Required work: Please return the lines of the data that contain "count".

------

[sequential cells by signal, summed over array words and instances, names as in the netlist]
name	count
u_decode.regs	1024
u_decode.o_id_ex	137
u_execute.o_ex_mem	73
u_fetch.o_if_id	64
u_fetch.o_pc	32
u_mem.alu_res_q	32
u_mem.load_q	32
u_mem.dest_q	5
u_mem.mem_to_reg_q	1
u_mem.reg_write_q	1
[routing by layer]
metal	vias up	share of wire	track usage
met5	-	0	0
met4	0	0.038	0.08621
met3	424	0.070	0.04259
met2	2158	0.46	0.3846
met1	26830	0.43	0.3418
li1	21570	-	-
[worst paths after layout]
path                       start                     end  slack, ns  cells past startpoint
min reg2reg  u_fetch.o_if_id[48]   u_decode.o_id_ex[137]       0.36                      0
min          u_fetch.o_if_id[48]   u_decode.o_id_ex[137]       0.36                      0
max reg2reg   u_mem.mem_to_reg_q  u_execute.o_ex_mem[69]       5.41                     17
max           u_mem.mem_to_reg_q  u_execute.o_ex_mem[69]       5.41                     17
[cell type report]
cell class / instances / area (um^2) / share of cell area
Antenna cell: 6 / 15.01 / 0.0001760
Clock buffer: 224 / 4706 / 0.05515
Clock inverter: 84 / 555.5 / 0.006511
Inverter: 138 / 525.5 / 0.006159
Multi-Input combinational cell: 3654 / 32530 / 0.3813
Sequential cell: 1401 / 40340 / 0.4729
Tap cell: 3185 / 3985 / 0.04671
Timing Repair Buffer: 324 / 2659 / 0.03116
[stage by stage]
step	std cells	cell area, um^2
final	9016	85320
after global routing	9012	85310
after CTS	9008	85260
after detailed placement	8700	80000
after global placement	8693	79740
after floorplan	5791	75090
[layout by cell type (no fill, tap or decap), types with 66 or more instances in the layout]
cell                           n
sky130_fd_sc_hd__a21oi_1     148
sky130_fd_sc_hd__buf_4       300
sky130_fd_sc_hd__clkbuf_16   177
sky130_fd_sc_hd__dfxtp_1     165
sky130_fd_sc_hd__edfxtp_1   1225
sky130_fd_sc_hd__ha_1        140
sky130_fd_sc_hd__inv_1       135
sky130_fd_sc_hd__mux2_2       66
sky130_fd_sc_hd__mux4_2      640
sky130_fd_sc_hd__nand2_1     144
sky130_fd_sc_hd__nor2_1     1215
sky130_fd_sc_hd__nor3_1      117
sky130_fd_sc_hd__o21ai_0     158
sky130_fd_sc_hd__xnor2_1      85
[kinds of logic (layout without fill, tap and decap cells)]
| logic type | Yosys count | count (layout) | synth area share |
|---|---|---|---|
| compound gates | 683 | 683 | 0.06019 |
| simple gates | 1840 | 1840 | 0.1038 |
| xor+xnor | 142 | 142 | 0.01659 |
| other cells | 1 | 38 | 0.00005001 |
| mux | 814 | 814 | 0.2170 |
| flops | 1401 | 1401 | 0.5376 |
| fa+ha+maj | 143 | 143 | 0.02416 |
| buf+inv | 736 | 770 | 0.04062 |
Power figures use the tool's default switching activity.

------

Solution for this exercise:
name	count
| logic type | Yosys count | count (layout) | synth area share |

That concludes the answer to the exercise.